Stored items
+ + + + +
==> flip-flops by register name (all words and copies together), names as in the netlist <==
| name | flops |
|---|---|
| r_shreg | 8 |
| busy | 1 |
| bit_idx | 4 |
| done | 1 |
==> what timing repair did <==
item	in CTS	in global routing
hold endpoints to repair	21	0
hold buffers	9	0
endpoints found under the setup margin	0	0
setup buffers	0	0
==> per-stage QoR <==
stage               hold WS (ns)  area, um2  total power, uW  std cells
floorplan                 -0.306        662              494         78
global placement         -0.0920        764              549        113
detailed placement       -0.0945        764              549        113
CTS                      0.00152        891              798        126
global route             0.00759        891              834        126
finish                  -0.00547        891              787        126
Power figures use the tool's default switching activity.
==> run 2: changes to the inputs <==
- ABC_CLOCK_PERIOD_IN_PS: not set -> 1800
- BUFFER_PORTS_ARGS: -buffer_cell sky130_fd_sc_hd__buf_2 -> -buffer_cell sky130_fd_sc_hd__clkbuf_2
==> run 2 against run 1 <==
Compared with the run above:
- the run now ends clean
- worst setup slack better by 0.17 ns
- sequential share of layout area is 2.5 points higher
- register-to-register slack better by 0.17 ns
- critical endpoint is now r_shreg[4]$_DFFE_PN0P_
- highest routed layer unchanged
--- src/rtl/traffic_pkg.sv ---
// Shared types for the traffic sensor front end: light colour encoding,
// per-channel request state and the number of detector channels.
package traffic_pkg;

  typedef enum logic [1:0] {
    red    = 2'd0,
    yellow = 2'd1,
    green  = 2'd2
  } color;

  typedef enum logic [1:0] {
    IDLE,
    PENDING,
    SERVING
  } chan_state_e;

  localparam int SENSOR_CNT = 3;

endpackage

--- src/rtl/traffic_sensor_channel.sv ---
// One detector channel: 2-flop synchroniser, debounce, request-latch FSM
// driven by the controller's light feedback, and a saturating wait counter.
module traffic_sensor_channel
  import traffic_pkg::*;
#(
  parameter int DEB_CYCLES = 3,
  parameter int WAIT_W     = 8
) (
  input  logic       clk_i,
  input  logic       rst_ni,
  input  logic       raw_i,
  input  logic [1:0] light_i,
  output logic       sensor_o,
  output logic       starve_o
);

  localparam logic [3:0]        DEB_LAST = 4'(DEB_CYCLES - 1);
  localparam logic [WAIT_W-1:0] WAIT_MAX = '1;

  logic [1:0]        sync_q;
  logic [3:0]        deb_cnt_q, deb_cnt_d;
  logic              deb_q, deb_d;
  chan_state_e       state_q;
  logic [WAIT_W-1:0] wait_q;
  logic              sensor_q;
  logic              starve_q;
  logic              is_green;

  // Encoding 3 is not a named colour, so it never compares equal to green.
  assign is_green = (color'(light_i) == green);

  always_ff @(posedge clk_i or negedge rst_ni) begin
    if (!rst_ni) begin
      sync_q <= '0;
    end else begin
      sync_q <= {sync_q[0], raw_i};
    end
  end

  always_comb begin
    deb_d     = deb_q;
    deb_cnt_d = '0;
    if (sync_q[1] != deb_q) begin
      if (deb_cnt_q == DEB_LAST) begin
        deb_d = ~deb_q;
      end else begin
        deb_cnt_d = deb_cnt_q + 4'd1;
      end
    end
  end

  always_ff @(posedge clk_i or negedge rst_ni) begin
    if (!rst_ni) begin
      deb_q     <= 1'b0;
      deb_cnt_q <= '0;
    end else begin
      deb_q     <= deb_d;
      deb_cnt_q <= deb_cnt_d;
    end
  end

  // A light change wins over a debounce change in the same cycle: the exit
  // decision from SERVING uses the level already established.
  always_ff @(posedge clk_i or negedge rst_ni) begin
    if (!rst_ni) begin
      state_q  <= IDLE;
      wait_q   <= '0;
      sensor_q <= 1'b0;
      starve_q <= 1'b0;
    end else begin
      case (state_q)
        IDLE: begin
          wait_q   <= '0;
          starve_q <= 1'b0;
          if (deb_q) begin
            state_q  <= PENDING;
            sensor_q <= 1'b1;
          end else begin
            sensor_q <= 1'b0;
          end
        end
        PENDING: begin
          if (is_green) begin
            state_q  <= SERVING;
            sensor_q <= deb_q;
            wait_q   <= '0;
            starve_q <= 1'b0;
          end else begin
            sensor_q <= 1'b1;
            if (wait_q != WAIT_MAX) begin
              wait_q <= wait_q + WAIT_W'(1);
            end
            starve_q <= (wait_q >= WAIT_MAX - WAIT_W'(1));
          end
        end
        SERVING: begin
          sensor_q <= deb_q;
          wait_q   <= '0;
          starve_q <= 1'b0;
          if (!is_green) begin
            state_q <= deb_q ? PENDING : IDLE;
          end
        end
        default: begin
          state_q  <= IDLE;
          wait_q   <= '0;
          sensor_q <= 1'b0;
          starve_q <= 1'b0;
        end
      endcase
    end
  end

  assign sensor_o = sensor_q;
  assign starve_o = starve_q;

endmodule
+ + + + +
Word for word, repeat each entry shown above.

==> flip-flops by register name (all words and copies together), names as in the netlist <==
| name | flops |
|---|---|
| r_shreg | 8 |
| busy | 1 |
| bit_idx | 4 |
| done | 1 |
==> what timing repair did <==
item	in CTS	in global routing
hold endpoints to repair	21	0
hold buffers	9	0
endpoints found under the setup margin	0	0
setup buffers	0	0
==> per-stage QoR <==
stage               hold WS (ns)  area, um2  total power, uW  std cells
floorplan                 -0.306        662              494         78
global placement         -0.0920        764              549        113
detailed placement       -0.0945        764              549        113
CTS                      0.00152        891              798        126
global route             0.00759        891              834        126
finish                  -0.00547        891              787        126
Power figures use the tool's default switching activity.
==> run 2: changes to the inputs <==
- ABC_CLOCK_PERIOD_IN_PS: not set -> 1800
- BUFFER_PORTS_ARGS: -buffer_cell sky130_fd_sc_hd__buf_2 -> -buffer_cell sky130_fd_sc_hd__clkbuf_2
==> run 2 against run 1 <==
Compared with the run above:
- the run now ends clean
- worst setup slack better by 0.17 ns
- sequential share of layout area is 2.5 points higher
- register-to-register slack better by 0.17 ns
- critical endpoint is now r_shreg[4]$_DFFE_PN0P_
- highest routed layer unchanged
--- src/rtl/traffic_pkg.sv ---
// Shared types for the traffic sensor front end: light colour encoding,
// per-channel request state and the number of detector channels.
package traffic_pkg;

  typedef enum logic [1:0] {
    red    = 2'd0,
    yellow = 2'd1,
    green  = 2'd2
  } color;

  typedef enum logic [1:0] {
    IDLE,
    PENDING,
    SERVING
  } chan_state_e;

  localparam int SENSOR_CNT = 3;

endpackage

--- src/rtl/traffic_sensor_channel.sv ---
// One detector channel: 2-flop synchroniser, debounce, request-latch FSM
// driven by the controller's light feedback, and a saturating wait counter.
module traffic_sensor_channel
  import traffic_pkg::*;
#(
  parameter int DEB_CYCLES = 3,
  parameter int WAIT_W     = 8
) (
  input  logic       clk_i,
  input  logic       rst_ni,
  input  logic       raw_i,
  input  logic [1:0] light_i,
  output logic       sensor_o,
  output logic       starve_o
);

  localparam logic [3:0]        DEB_LAST = 4'(DEB_CYCLES - 1);
  localparam logic [WAIT_W-1:0] WAIT_MAX = '1;

  logic [1:0]        sync_q;
  logic [3:0]        deb_cnt_q, deb_cnt_d;
  logic              deb_q, deb_d;
  chan_state_e       state_q;
  logic [WAIT_W-1:0] wait_q;
  logic              sensor_q;
  logic              starve_q;
  logic              is_green;

  // Encoding 3 is not a named colour, so it never compares equal to green.
  assign is_green = (color'(light_i) == green);

  always_ff @(posedge clk_i or negedge rst_ni) begin
    if (!rst_ni) begin
      sync_q <= '0;
    end else begin
      sync_q <= {sync_q[0], raw_i};
    end
  end

  always_comb begin
    deb_d     = deb_q;
    deb_cnt_d = '0;
    if (sync_q[1] != deb_q) begin
      if (deb_cnt_q == DEB_LAST) begin
        deb_d = ~deb_q;
      end else begin
        deb_cnt_d = deb_cnt_q + 4'd1;
      end
    end
  end

  always_ff @(posedge clk_i or negedge rst_ni) begin
    if (!rst_ni) begin
      deb_q     <= 1'b0;
      deb_cnt_q <= '0;
    end else begin
      deb_q     <= deb_d;
      deb_cnt_q <= deb_cnt_d;
    end
  end

  // A light change wins over a debounce change in the same cycle: the exit
  // decision from SERVING uses the level already established.
  always_ff @(posedge clk_i or negedge rst_ni) begin
    if (!rst_ni) begin
      state_q  <= IDLE;
      wait_q   <= '0;
      sensor_q <= 1'b0;
      starve_q <= 1'b0;
    end else begin
      case (state_q)
        IDLE: begin
          wait_q   <= '0;
          starve_q <= 1'b0;
          if (deb_q) begin
            state_q  <= PENDING;
            sensor_q <= 1'b1;
          end else begin
            sensor_q <= 1'b0;
          end
        end
        PENDING: begin
          if (is_green) begin
            state_q  <= SERVING;
            sensor_q <= deb_q;
            wait_q   <= '0;
            starve_q <= 1'b0;
          end else begin
            sensor_q <= 1'b1;
            if (wait_q != WAIT_MAX) begin
              wait_q <= wait_q + WAIT_W'(1);
            end
            starve_q <= (wait_q >= WAIT_MAX - WAIT_W'(1));
          end
        end
        SERVING: begin
          sensor_q <= deb_q;
          wait_q   <= '0;
          starve_q <= 1'b0;
          if (!is_green) begin
            state_q <= deb_q ? PENDING : IDLE;
          end
        end
        default: begin
          state_q  <= IDLE;
          wait_q   <= '0;
          sensor_q <= 1'b0;
          starve_q <= 1'b0;
        end
      endcase
    end
  end

  assign sensor_o = sensor_q;
  assign starve_o = starve_q;

endmodule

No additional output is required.